Canonical URL Issues
- Different domain names serving the same content (302 redirects can make this kind of mess)
- Different hostnames within one domain, such as "with-www" and "no-www" versions
- With and without "index.html" for the domain root or a subdirectory root
- Different protocols - https and http
- Trailing period on the domain name
- Double foward slash in the filepath - http://example.com//page.html
- Swapping the order of query string parameters
- URL rewrite that allows typos for the "keyworded" virtual directory name
- Any forum software or CMS that generates alternate urls for the same content
- URLs that include session parameters, clickpath tracking, etc.
- Adding a port number to the domain name: example.com:443
- URLs with unneeded query strings or extra parameters in the query string
... and there's more
* Domain name versus IP address of server.
* Your main domain name versus a named subdomain/folder of your hosting company's domain name.
* Trailing slash versus no trailing slash on folder names.
* Infinite wildcard subdomains.
* Trailing quotes on requests that have been auto-linked from forum and blog posts, or from sites that have botched the HTML code in their link to you.
* Trailing question mark on end of URL, but no parameters present.
* Differing capitalisation within URLs (mostly affects IIS).
* 'Fake' parameters (that are not processed) on the end of a URL for a non-dynamic site, or that are ignored on a dynamic site.
* Extra parameters on sideways links, like the "nextoldest" and "nextnewest" links in forums such as vBulletin and PHPbb.
* Differing drill-down paths within a website, or via internal search, where the content does not have a specific URL, but the URL is "built" using the path you took to get there.
* URLs where only part of the URL is needed and the rest is fluff. Affects blogs with SEF linking with keywords in the URL, but those are not used to pull a specific record from the database, hence yourdomain.com/blog/34567-blue-widgets.html and yourdomain.com/blog/34567-this-site-is-run-by-spammers-and-idiots-do-not-buy-this-junk.html will show the same content.
* URLs where there are extra parameters within that are used to "build" the navigational links on that page out to other related content.
* "Page one" problems. This is where a site has a sub-section with numbered pages, and where "page one" has a different URL depending on whether you get to it from a section index or from "page two".
* Moving pagination. This is where new content on &page=1 today, is moved to &page=2 tomorrow and new content appears on &page=1. The next day, content on &page=1 moves to &page=2 and content on &page=2 moves to &page=3 etc.

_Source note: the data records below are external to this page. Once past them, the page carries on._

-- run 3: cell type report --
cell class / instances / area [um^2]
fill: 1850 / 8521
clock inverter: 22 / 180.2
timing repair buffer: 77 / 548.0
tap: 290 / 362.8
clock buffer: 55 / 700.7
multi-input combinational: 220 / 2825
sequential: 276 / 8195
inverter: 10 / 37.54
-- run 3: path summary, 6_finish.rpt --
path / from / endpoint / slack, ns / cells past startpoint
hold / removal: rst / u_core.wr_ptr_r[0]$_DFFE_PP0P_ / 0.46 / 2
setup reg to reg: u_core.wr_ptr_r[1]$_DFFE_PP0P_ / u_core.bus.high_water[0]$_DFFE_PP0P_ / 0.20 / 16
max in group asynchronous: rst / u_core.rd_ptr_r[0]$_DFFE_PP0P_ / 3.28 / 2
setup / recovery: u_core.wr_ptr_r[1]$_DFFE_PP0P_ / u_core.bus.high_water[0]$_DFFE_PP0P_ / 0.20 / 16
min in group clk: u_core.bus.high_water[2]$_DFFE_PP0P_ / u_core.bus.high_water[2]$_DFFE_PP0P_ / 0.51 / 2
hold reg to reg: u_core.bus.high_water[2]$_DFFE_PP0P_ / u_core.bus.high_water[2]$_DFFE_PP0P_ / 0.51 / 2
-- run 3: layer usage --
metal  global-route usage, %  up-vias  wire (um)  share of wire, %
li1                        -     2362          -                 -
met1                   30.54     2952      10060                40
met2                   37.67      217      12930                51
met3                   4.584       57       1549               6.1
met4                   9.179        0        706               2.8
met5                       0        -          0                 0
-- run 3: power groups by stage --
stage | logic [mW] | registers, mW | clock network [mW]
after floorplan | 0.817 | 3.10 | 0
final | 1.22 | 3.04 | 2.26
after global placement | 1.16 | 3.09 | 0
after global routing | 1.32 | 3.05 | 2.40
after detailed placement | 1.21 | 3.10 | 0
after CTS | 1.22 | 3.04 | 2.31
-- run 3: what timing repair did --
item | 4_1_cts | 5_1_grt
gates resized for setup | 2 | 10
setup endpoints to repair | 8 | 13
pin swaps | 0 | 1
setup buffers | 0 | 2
`config.mk`:
```
export PLATFORM = sky130hd
export DESIGN_NAME = mul_div_seq_flat
export DESIGN_NICKNAME = d
export VERILOG_FILES = /design/src/rtl/mul_div_seq_if.sv /design/src/rtl/mul_div_seq.sv /design/src/flat_wrapper.sv
export SDC_FILE = /design/constraint.sdc
export NUM_CORES = 1
export LEC_CHECK = 0
export ABC_CLOCK_PERIOD_IN_PS = 6100
export CORE_UTILIZATION = 35
export CTS_CLUSTER_DIAMETER = 200
export CTS_CLUSTER_SIZE = 25
export DETAILED_ROUTE_END_ITERATION = 12
export SLEW_MARGIN = 20
export SYNTH_ARGS = -nofsm -noshare
export SYNTH_HDL_FRONTEND = slang
export SYNTH_SLANG_ARGS = --single-unit
```
`constraint.sdc`:
```
create_clock -name clock -period 6.1 [get_ports clock]
set_clock_uncertainty 0.05 [all_clocks]
set_input_delay 0.61 -clock clock [delete_from_list [all_inputs] [get_ports clock]]
set_output_delay 0.61 -clock clock [all_outputs]
set_load 0.03 [all_outputs]
```
`src/rtl/mul_div_seq_if.sv`:
```
// mul_div_seq_if: request and SFR write-back bus of the MUL AB / DIV AB sequencer.
// The decoder side (master) drives the request and operands; the sequencer
// (slave) drives busy/done, the SFR byte-write bus and the PSW flag update.
interface mul_div_seq_if;
    logic       start;
    logic       op;
    logic [7:0] acc_in;
    logic [7:0] b_in;
    logic       busy;
    logic       done;
    logic       wr_en;
    logic       wr_bit_en;
    logic [7:0] addr;
    logic [7:0] data_out;
    logic       flag_wr;
    logic       ov_out;
    logic       cy_out;

    modport master (
        output start, op, acc_in, b_in,
        input  busy, done, wr_en, wr_bit_en, addr, data_out, flag_wr, ov_out, cy_out
    );

    modport slave (
        input  start, op, acc_in, b_in,
        output busy, done, wr_en, wr_bit_en, addr, data_out, flag_wr, ov_out, cy_out
    );
endinterface

```
`src/rtl/mul_div_seq.sv`:
```
// mul_div_seq: multi-cycle sequencer for the 8051 MUL AB / DIV AB instructions.
// Operands are captured on the start edge, the result is built by shift-add
// (MUL) or restoring division (DIV), then written back as ACC first, B second,
// together with the PSW OV/CY update. A divide by zero skips the write-back
// and only raises OV.
// Optional macro MULDIV_FAST_EN: computes the whole result in a single CALC
// cycle instead of eight iterations; sequencing and flags are unchanged.
module mul_div_seq #(
    parameter logic [7:0] ADDR_ACC = 8'hE0,
    parameter logic [7:0] ADDR_B   = 8'hF0
) (
    input logic          clock,
    input logic          reset,
    mul_div_seq_if.slave bus
);

    typedef enum logic [2:0] {
        IDLE,
        CALC,
        WR_A,
        WR_B,
        DZ
    } state_t;

    state_t      r_state;
    logic [2:0]  r_cnt;
    logic        r_op;
    logic [7:0]  r_a;
    logic [7:0]  r_b;
    logic [15:0] r_prod;
    logic [7:0]  r_quo;
    logic [7:0]  r_rem;

    logic        r_busy;
    logic        r_done;
    logic        r_wrEn;
    logic [7:0]  r_addr;
    logic [7:0]  r_dataOut;
    logic        r_flagWr;
    logic        r_ov;

    logic        w_accept;
    logic        w_lastIter;
    logic [15:0] w_prodNext;
    logic [7:0]  w_quoNext;
    logic [7:0]  w_remNext;

    // A new request is taken from IDLE, and also from the final cycle of an
    // operation (WR_B or DZ) so back-to-back instructions lose no cycle.
    assign w_accept = bus.start && ((r_state == IDLE) || (r_state == WR_B) || (r_state == DZ));

`ifdef MULDIV_FAST_EN
    // Whole product and quotient/remainder straight from the latched operands;
    // the divisor is never zero here because that case goes to DZ instead.
    always_comb begin
        w_prodNext = {8'h00, r_a} * {8'h00, r_b};
        w_quoNext  = 8'h00;
        w_remNext  = 8'h00;
        if (r_b != 8'h00) begin
            w_quoNext = r_a / r_b;
            w_remNext = r_a % r_b;
        end
        w_lastIter = 1'b1;
    end
`else
    logic [8:0]  w_shift;
    logic [15:0] w_partial;

    // One step per cycle: MUL adds the shifted multiplicand when multiplier
    // bit r_cnt is set; DIV shifts in the next dividend bit (MSB first) and
    // subtracts the divisor when it fits. The shifted remainder needs 9 bits
    // because it can exceed 255 before the subtraction.
    always_comb begin
        w_partial = 16'h0000;
        if (r_b[r_cnt]) begin
            w_partial = {8'h00, r_a} << r_cnt;
        end
        w_prodNext = r_prod + w_partial;
        w_shift    = {r_rem, r_a[3'd7 - r_cnt]};
        w_quoNext  = {r_quo[6:0], 1'b0};
        w_remNext  = w_shift[7:0];
        if (w_shift >= {1'b0, r_b}) begin
            w_quoNext = {r_quo[6:0], 1'b1};
            w_remNext = 8'(w_shift - {1'b0, r_b});
        end
        w_lastIter = (r_cnt == 3'd7);
    end
`endif

    // Sequencer state, datapath registers and registered outputs; each output
    // register is loaded on the edge that enters the state it belongs to.
    always_ff @(posedge clock or posedge reset) begin
        if (reset) begin
            r_state   <= IDLE;
            r_cnt     <= 3'd0;
            r_op      <= 1'b0;
            r_a       <= 8'h00;
            r_b       <= 8'h00;
            r_prod    <= 16'h0000;
            r_quo     <= 8'h00;
            r_rem     <= 8'h00;
            r_busy    <= 1'b0;
            r_done    <= 1'b0;
            r_wrEn    <= 1'b0;
            r_addr    <= 8'h00;
            r_dataOut <= 8'h00;
            r_flagWr  <= 1'b0;
            r_ov      <= 1'b0;
        end else begin
            r_done    <= 1'b0;
            r_wrEn    <= 1'b0;
            r_addr    <= 8'h00;
            r_dataOut <= 8'h00;
            r_flagWr  <= 1'b0;
            r_ov      <= 1'b0;
            if (w_accept) begin
                r_a    <= bus.acc_in;
                r_b    <= bus.b_in;
                r_op   <= bus.op;
                r_cnt  <= 3'd0;
                r_prod <= 16'h0000;
                r_quo  <= 8'h00;
                r_rem  <= 8'h00;
                r_busy <= 1'b1;
                if (bus.op && (bus.b_in == 8'h00)) begin
                    r_state  <= DZ;
                    r_flagWr <= 1'b1;
                    r_ov     <= 1'b1;
                    r_done   <= 1'b1;
                end else begin
                    r_state <= CALC;
                end
            end else begin
                case (r_state)
                    CALC: begin
                        r_prod <= w_prodNext;
                        r_quo  <= w_quoNext;
                        r_rem  <= w_remNext;
                        r_cnt  <= r_cnt + 3'd1;
                        if (w_lastIter) begin
                            r_state   <= WR_A;
                            r_wrEn    <= 1'b1;
                            r_addr    <= ADDR_ACC;
                            r_dataOut <= r_op ? w_quoNext : w_prodNext[7:0];
                        end
                    end
                    WR_A: begin
                        r_state   <= WR_B;
                        r_wrEn    <= 1'b1;
                        r_addr    <= ADDR_B;
                        r_dataOut <= r_op ? r_rem : r_prod[15:8];
                        r_flagWr  <= 1'b1;
                        r_ov      <= !r_op && (r_prod[15:8] != 8'h00);
                        r_done    <= 1'b1;
                    end
                    WR_B, DZ: begin
                        r_state <= IDLE;
                        r_busy  <= 1'b0;
                    end
                    default: begin
                        r_state <= IDLE;
                        r_busy  <= 1'b0;
                    end
                endcase
            end
        end
    end

    assign bus.busy      = r_busy;
    assign bus.done      = r_done;
    assign bus.wr_en     = r_wrEn;
    assign bus.wr_bit_en = 1'b0;
    assign bus.addr      = r_addr;
    assign bus.data_out  = r_dataOut;
    assign bus.flag_wr   = r_flagWr;
    assign bus.ov_out    = r_ov;
    assign bus.cy_out    = 1'b0;

endmodule

```
`src/flat_wrapper.sv`:
```
// flat-port wrapper written by rule: the top's interface ports become plain ports
module mul_div_seq_flat 
#(
    parameter logic [7:0] ADDR_ACC = 8'hE0,
    parameter logic [7:0] ADDR_B   = 8'hF0
)
  (clock, reset, bus_start, bus_op, bus_acc_in, bus_b_in, bus_busy, bus_done, bus_wr_en, bus_wr_bit_en, bus_addr, bus_data_out, bus_flag_wr, bus_ov_out, bus_cy_out);
  mul_div_seq_if bus_i ();
  input logic clock;
  input logic reset;
  input wire logic [$bits(bus_i.start)-1:0] bus_start;
  input wire logic [$bits(bus_i.op)-1:0] bus_op;
  input wire logic [$bits(bus_i.acc_in)-1:0] bus_acc_in;
  input wire logic [$bits(bus_i.b_in)-1:0] bus_b_in;
  output wire logic [$bits(bus_i.busy)-1:0] bus_busy;
  output wire logic [$bits(bus_i.done)-1:0] bus_done;
  output wire logic [$bits(bus_i.wr_en)-1:0] bus_wr_en;
  output wire logic [$bits(bus_i.wr_bit_en)-1:0] bus_wr_bit_en;
  output wire logic [$bits(bus_i.addr)-1:0] bus_addr;
  output wire logic [$bits(bus_i.data_out)-1:0] bus_data_out;
  output wire logic [$bits(bus_i.flag_wr)-1:0] bus_flag_wr;
  output wire logic [$bits(bus_i.ov_out)-1:0] bus_ov_out;
  output wire logic [$bits(bus_i.cy_out)-1:0] bus_cy_out;
  assign bus_i.start = bus_start;
  assign bus_i.op = bus_op;
  assign bus_i.acc_in = bus_acc_in;
  assign bus_i.b_in = bus_b_in;
  assign bus_busy = bus_i.busy;
  assign bus_done = bus_i.done;
  assign bus_wr_en = bus_i.wr_en;
  assign bus_wr_bit_en = bus_i.wr_bit_en;
  assign bus_addr = bus_i.addr;
  assign bus_data_out = bus_i.data_out;
  assign bus_flag_wr = bus_i.flag_wr;
  assign bus_ov_out = bus_i.ov_out;
  assign bus_cy_out = bus_i.cy_out;
  mul_div_seq #(.ADDR_ACC(ADDR_ACC), .ADDR_B(ADDR_B)) u_core (.clock(clock), .reset(reset), .bus(bus_i));
endmodule
```
==> results.md <==
- Outcome: completed
- H-tree levels: 3
- Leakage: roughly 2.3 nW
- Post-layout min period: 3.54 ns
- DRT Pass-1 Iters: 5
- Die H: 113 µm
- Storage element area: 1680 µm²
- Slew @ Worst Pin: 0.931 ns
- Die width: 113 µm
- Post-CTS Setup Bufs: 0
- Clock sink count: 67
- Netlist cell types: 57
- Setup TNS: 0 ns
- Top cells by area, synth: dfrtp_1, nand2_1, ha_1, mux2i_1, o21ai_0
- EDFF count, synth: 0
- Post-route antenna net violation count: 0
- Count of input and output buffers: 36
- Hold Path Sink: u_core.r_a[5]
- CTS tree: yes
- # nets final: 558
- VDD IR max: 333 µV
- Full die area: 12900 µm²
- Core area: ~12000 µm²
- Largest net degree at the start of global routing: 68
- I/O pins: 43
- Initial antenna violation count: 0
- Tcrit/Tclk final: 0.580
- YS warnings: 0
- Gate Count Post-Synth: 492
- Most frequent cells in the layout: nand2_1, dfrtp_1, clkdlybuf4s50_1
- Vias per std cell: 5.23
- Setup CP Type: flop to flop
- Clock Tree Buf Depth: 2
- Reg2reg end: u_core.r_prod[15]
- CTS resizes: 0
- WP data required: 6.26 ns
- Total Wirelength: between 10000 and 15000 µm
- Layout cells sized above 1: 0.0659
- Share of the synthesized area in the top cell type: 0.386
- Avg Inst Size Synth: ~9 µm²
- Fmax: 0.283 GHz
- Worst Reg-to-Reg Cells: 11
- CTS hold repair buffers: 0
- Synth area leader: dfrtp_1
- Worst Hold Slack: ~0.44 ns
- WL per Instance: 15.5 µm
- Sequential fraction of the synthesis area: 0.386
- Starting DRT DRC Count: 184
- CTS Buf Count: 9
- R2R Setup Slk: ~2.6 ns
- Synthesized area: 4340 µm²
- Skew-Pair Late Insertion Delay: 0.33 ns
- Hold Fails Final Rpt: 0
- Vias in the first global route: 3378
- Most common cell after layout, fill and taps aside: nand2_1
- Startpoint Class: flop
- Routability Congestion: 0.995
- Endpoint type of the worst setup path: flop
- Cell Pwr Density: 648 nW/µm²
- # diodes: 0
- Congestion Overflow GR: 0
- DP HPWL: 7750 µm
- Initial Util: 0.360
- Slew Viols, Final: 0
- Residual DRC count: 0
- Final-report setup violation count: 0
- Max-cap violations: 0
- Max FO, Critical Path: 19
- Number of fill cells: 1188
- Hold/Removal Path Class: flop to flop
- Row count: 40
- Synth Register Bits: 67
- Data arrival, critical path: approximately 3.7 ns
- First-pass GRT wire length: 17700 µm
- Hold path startpoint: u_core.r_a[5]
- Gr usage total: 0.179
- Worst reg2reg startpoint: u_core.r_cnt[0]
- RSZ-0062 raised after global routing: false
- Hold Path Stages: 2
- Slew HR: 0.380
- Multi-input gate area: 2390 µm²
- CTS root buf: clkbuf_16
- Ys async rst share: 1.00
- Ys flop type: dfrtp_1
- Area Overhead vs Synth: 17.0%
- Via count: 3576
- CTS clk-pin slew, worst paths: 0.06 ns
## config.mk

```make
export PLATFORM = sky130hd
export DESIGN_NAME = dm_arbiter
export DESIGN_NICKNAME = d
export VERILOG_FILES = /design/src/rtl/dm_arbiter.sv
export SDC_FILE = /design/constraint.sdc
export NUM_CORES = 1
export LEC_CHECK = 0
export CORE_AREA = 2 2 117 119
export CTS_CLUSTER_DIAMETER = 50
export DETAILED_ROUTE_END_ITERATION = 10
export DIE_AREA = 0 0 119 121
export DONT_BUFFER_PORTS = 1
export REMOVE_ABC_BUFFERS = 1
export SLEW_MARGIN = 10
export SYNTH_ARGS = -nofsm -noshare
export SYNTH_HDL_FRONTEND = slang
export SYNTH_SLANG_ARGS = --single-unit
```

## constraint.sdc

```tcl
create_clock -name clk -period 8.95 [get_ports clk]
set_clock_uncertainty 0.05 [all_clocks]
set_input_delay 2.685 -clock clk [delete_from_list [all_inputs] [get_ports clk]]
set_output_delay 2.685 -clock clk [all_outputs]
set_load 0.03 [all_outputs]
```

## src/rtl/dm_arbiter.sv

```systemverilog
// rtl/dm_arbiter.sv - two-port arbiter for the single-port data memory
// Grants one word access per cycle, rejects illegal addresses, returns registered read data.
module dm_arbiter #(
  parameter int unsigned MEM_BYTES   = 128,
  parameter bit          P0_PRIORITY = 1'b0
) (
  input  logic        clk,
  input  logic        rst_n,
  input  logic        req0,
  input  logic        req1,
  input  logic        we0,
  input  logic        we1,
  input  logic [31:0] addr0,
  input  logic [31:0] addr1,
  input  logic [31:0] wdata0,
  input  logic [31:0] wdata1,
  output logic        gnt0,
  output logic        gnt1,
  output logic        rvalid0,
  output logic        rvalid1,
  output logic [31:0] rdata0,
  output logic [31:0] rdata1,
  output logic        err0,
  output logic        err1,
  output logic [1:0]  err_sticky,
  input  logic        err_clr,
  output logic        dm_mem_read,
  output logic        dm_mem_write,
  output logic [31:0] dm_addr,
  output logic [31:0] dm_write_data,
  input  logic [31:0] dm_read_data
);

  localparam logic [31:0] LAST_WORD = 32'(MEM_BYTES - 4);

  logic        last_grant;
  logic        pend_valid;
  logic        pend_port;
  logic [1:0]  err_q;
  logic [1:0]  new_err;
  logic        legal0;
  logic        legal1;
  logic        pick0;
  logic        sel_legal;
  logic        sel_we;
  logic [31:0] sel_addr;
  logic [31:0] sel_wdata;

  // Full 32-bit compare so large addresses never alias into the memory.
  assign legal0 = (addr0[1:0] == 2'b00) && (addr0 <= LAST_WORD);
  assign legal1 = (addr1[1:0] == 2'b00) && (addr1 <= LAST_WORD);

  always_comb begin
    pick0 = P0_PRIORITY ? 1'b1 : last_grant;
    gnt0  = rst_n & req0 & (~req1 | pick0);
    gnt1  = rst_n & req1 & (~req0 | ~pick0);
  end

  always_comb begin
    sel_we    = gnt1 ? we1    : we0;
    sel_addr  = gnt1 ? addr1  : addr0;
    sel_wdata = gnt1 ? wdata1 : wdata0;
    sel_legal = (gnt0 & legal0) | (gnt1 & legal1);
    new_err   = {gnt1 & ~legal1, gnt0 & ~legal0};
  end

  // A rejected grant still consumes the slot but never reaches the memory.
  always_comb begin
    dm_mem_read   = sel_legal & ~sel_we;
    dm_mem_write  = sel_legal & sel_we;
    dm_addr       = sel_legal ? sel_addr : 32'h0;
    dm_write_data = (sel_legal & sel_we) ? sel_wdata : 32'h0;
  end

  always_ff @(posedge clk or negedge rst_n) begin
    if (!rst_n) begin
      last_grant <= 1'b1;
      pend_valid <= 1'b0;
      pend_port  <= 1'b0;
      err_q      <= 2'b00;
      err_sticky <= 2'b00;
    end else begin
      if (gnt0 | gnt1) begin
        last_grant <= gnt1;
      end
      pend_valid <= dm_mem_read;
      pend_port  <= gnt1;
      err_q      <= new_err;
      err_sticky <= (err_clr ? 2'b00 : err_sticky) | new_err;
    end
  end

  always_comb begin
    rvalid0 = pend_valid & ~pend_port;
    rvalid1 = pend_valid & pend_port;
    rdata0  = rvalid0 ? dm_read_data : 32'h0;
    rdata1  = rvalid1 ? dm_read_data : 32'h0;
    err0    = err_q[0];
    err1    = err_q[1];
  end

endmodule

```

==> summary.txt <==
Run status
  – Status: finished, final reports clean

Clock tree
  – Post-CTS sizing: 0
  – CTS max path bufs: 2
  – CTS H-tree lvls: 1
  – Clk sinks: 7
  – Post-CTS setup buffer count: 0
  – Root buf cell: clkbuf_16
  – Reg clk slew, reported paths: 0.04 ns
  – Hold buffers post-CTS: 0
  – CTS tree: yes
  – Later-pin clock latency in the skew report: about 0.23 ns
  – CTS buffer count: 3

Worst setup path
  – Crit Path Class: input pin to output pin
  – Critical Path RT: a little over 6 ns
  – WP data arrival: 4.72 ns
  – Startpoint Class: input pin
  – Worst-path fanout max: 39
  – Critical Path End Type: output pin

Job
  – Max Cap Violations: 0

Synthesis
  – Cell variety after synth: 27
  – Largest area contributor in the netlist: nand2_1
  – Post-synthesis mux area share: 3.37%
  – Fraction of registers with async set/reset: 100%
  – Synth Warn #: 0
  – Post-synthesis register bit count: 7
  – Most used DFF post-synth: dfrtp_1
  – Mapped Area: between 0.0015 and 0.002 mm²
  – Adder-cell share of the synthesized area: 0%
  – Post-synth top area share: between 10% and 20%
  – Sequential area share after synthesis: 9.91%
  – Synth Area in Simple Gates: 45.1%
  – Post-synthesis xor/xnor area fraction: 0%
  – Avg Inst Size Synth: 6.52 µm²
  – Synthesized instance count: 273
  – Compound-Gate Fraction of Synth Area: 21.4%
  – Synth area leaders: nand2_1 (15%), a221oi_1 (14%), buf_4 (12%)
  – EDFF count, synth: 0
  – Main combinational cell family by area after synthesis: simple AND/OR/NAND/NOR gates

Global route
  – Largest net degree at the start of global routing: 40
  – First-pass GRT wire length: 10.4 mm
  – Initial antenna violation count: 1
  – Aggregate global routing overflow: 0
  – Number of global-route vias before repair: 1855
  – Total GRT Usage: a little under a tenth

Routing
  – WL final: 7.84 mm
  – Number of vias per cell: 4.58
  – First DRT Iteration DRCs: 157
  – Antenna-violating nets left: 0
  – 1st-pass router iterations: 4
  – DR DRC count: 0
  – Vias: 2141
  – WL per Instance: between 15 and 20 µm

Floorplanning
  – Die Height: roughly 120 µm
  – Width of the die: between 100 and 150 µm
  – Starting density of the core: 13.6%
  – Placeable core area: 0.0131 mm²
  – # IOs: about 300
  – Cell Rows: 42
  – Die area: approximately 0.014 mm²

Cells and area
  – Commonest non-fill, non-tap cell in the layout: nand2_1
  – Commonest non-fill, non-tap cells in the layout: nand2_1 (69), buf_4 (41), and2_1 (33)
  – Footprint of the multi-input gates: 0.00136 mm²
  – Final Core Density: 16.6%
  – Final instance area: approximately 0.0022 mm²
  – Layout Nets: around 460
  – Fill cells: approximately 1500
  – FF+latch area: ~180 µm²
  – Area Overhead vs Synth: 21.6%
  – Share of layout cells above drive strength 1: 18.3%

Placed design
  – HPWL after DPL: 6.60 mm
  – Area after DPL: 0.00208 mm²
  – Worst slack, placed: around 1.5 ns
  – Count of input and output buffers: 0
  – GPL Wtd Cong: 0.798

Hold path
  – Hold Crit Class: flop to flop

Timing
  – Setup ws final: 1.49 ns
  – Total Neg Setup Slack: 0 ns
  – RSZ-0062 raised after global routing: no
  – Final hold viol count: 0
  – Part of the cycle the worst path needs: 83.3%
  – Slew @ Worst Pin: 1.11 ns
  – Count of pins over their slew limit: 0
  – Max Clk Rate: 134 MHz
  – Rel. slew slack: about a quarter
  – Final setup vio count: 0
  – Final min period: 7.46 ns

Pwr
  – Worst vdd ir: approximately 0.044 mV
  – Pleak: 0.00100 µW
  – Total chip power: 164 µW
  – PwrDens: 75.8 mW/mm²
-- power by group --
group	leakage, µW	switching [µW]	total (µW)	internal (µW)
Sequential	0.0000891	8.03	43.3	35.3
Combinational	0.000875	36.0	45.9	9.85
Clock	0.0000409	16.4	75.0	58.5
Total	0.00100	60.5	164	104
-- through the flow --
step                      cells  hold slack [ns]
after floorplan             244            0.420
after global placement      461            0.444
after detailed placement    461            0.444
after CTS                   465            0.449
after global routing        467            0.500
final                       467            0.448
-- cell usage after synthesis (3+ instances only) --
| cell type | number |
|---|---|
| a21o_1 | 3 |
| a21oi_1 | 6 |
| a221oi_1 | 29 |
| a221oi_2 | 3 |
| and2_1 | 33 |
| and3_1 | 32 |
| buf_2 | 5 |
| buf_4 | 28 |
| buf_6 | 3 |
| clkbuf_1 | 19 |
| dfrtp_1 | 6 |
| inv_1 | 4 |
| mux2i_1 | 6 |
| nand2_1 | 69 |
| nor4_1 | 12 |
-- critical path, cell delays in order --
cell      delay, ns
nor4_1         0.30
nand4_1        0.21
or4_4          0.77
a221oi_1       0.50
buf_4          0.24
-- state kept, by name, summed over array words and instances (netlist names) --
name	flops
err_sticky	2
pend_port	1
err_q	2
pend_valid	1
last_grant	1
-- final cells by class --
class | count | share of cell area [%]
multi-input combinational | 233 | 62.9
clock inverter | 1 | 0.231
tap | 176 | 10.2
timing repair buffer | 41 | 14.2
inverter | 4 | 0.693
sequential | 7 | 8.15
clock buffer | 3 | 3.47
antenna | 2 | 0.231
-- path summary, 6_finish.rpt --
check / endpoint / slack (ns) / cells after the start / start
setup reg to reg: pend_valid$_DFF_PN0_ / 6.54 / 5 / last_grant$_DFFE_PN1P_
hold / removal: last_grant$_DFFE_PN1P_ / 0.45 / 2 / last_grant$_DFFE_PN1P_
hold reg to reg: last_grant$_DFFE_PN1P_ / 0.45 / 2 / last_grant$_DFFE_PN1P_
setup / recovery: dm_write_data[16] / 1.49 / 5 / addr1[14]
min in group asynchronous: err_sticky[0]$_DFF_PN0_ / 2.10 / 0 / rst_n
max in group asynchronous: last_grant$_DFFE_PN1P_ / 6.58 / 0 / rst_n
-- metal layers --
| layer | vias up | track usage [%] | wire length (µm) |
|---|---|---|---|
| li1 | 951 | - | - |
| met1 | 994 | 9.94 | 2680 |
| met2 | 187 | 17.9 | 4130 |
| met3 | 9 | 2.44 | 848 |
| met4 | 0 | 3.35 | 184 |
| met5 | - | 0 | 0 |
-- cells by family (layout without fill, tap and decap cells) --
family | count (synthesis) | in the layout
flip-flops | 7 | 7
AO/OA/AOI/OAI | 45 | 45
AND/OR/NAND/NOR | 155 | 155
multiplexers | 6 | 6
other | 1 | 29
buffers and inverters | 59 | 49
Note: power is estimated with default switching activity, not from simulation.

The oldest content is forever appearing at a new URL each day, with a page number that is one greater than yesterday.
This canonical problem comes from adding a period to the end of a domain name
It is hard to believe that this can cause any problems as in DNS system dot at the end of a domain designates fully-qualified domain name.
So, some relative link ./filename called from example.com./dir should translate into example.com./dir/filename without any problems.
Do you have any negative experience with this?
Duplicate Content [webmasterworld.com] - get it right or perish
Why "www" & "no-www" Are Different [webmasterworld.com] - the canonical duplicate issue
HTTPS versus HTTP [webmasterworld.com] - one more duplicate area
Domain Root vs. index.html [webmasterworld.com] - yet another kind of duplicate
Custom Error Pages [webmasterworld.com] - beware the server header status code
Vbulletin [webmasterworld.com] & Wordpress [webmasterworld.com] - duplicate content pitfalls
[added] The default server behaviour is to use the domain in the "local URL-path" part, as long as it's valid. [/added]
[edited by: jdMorgan at 5:51 pm (utc) on Aug. 12, 2008]
Google and most of the other search engines use back-end processes to "de-duplicate" or "canonicalize" URLs, and often infer the "correct" single URL for a resource. But we have many cases posted here of webmasters who say that the "wrong URL" is showing up in search results. Or they post that their home page in "www" is PR4, while their non-www home page is PR3, indicating that PageRank has been 'split' across these two domains.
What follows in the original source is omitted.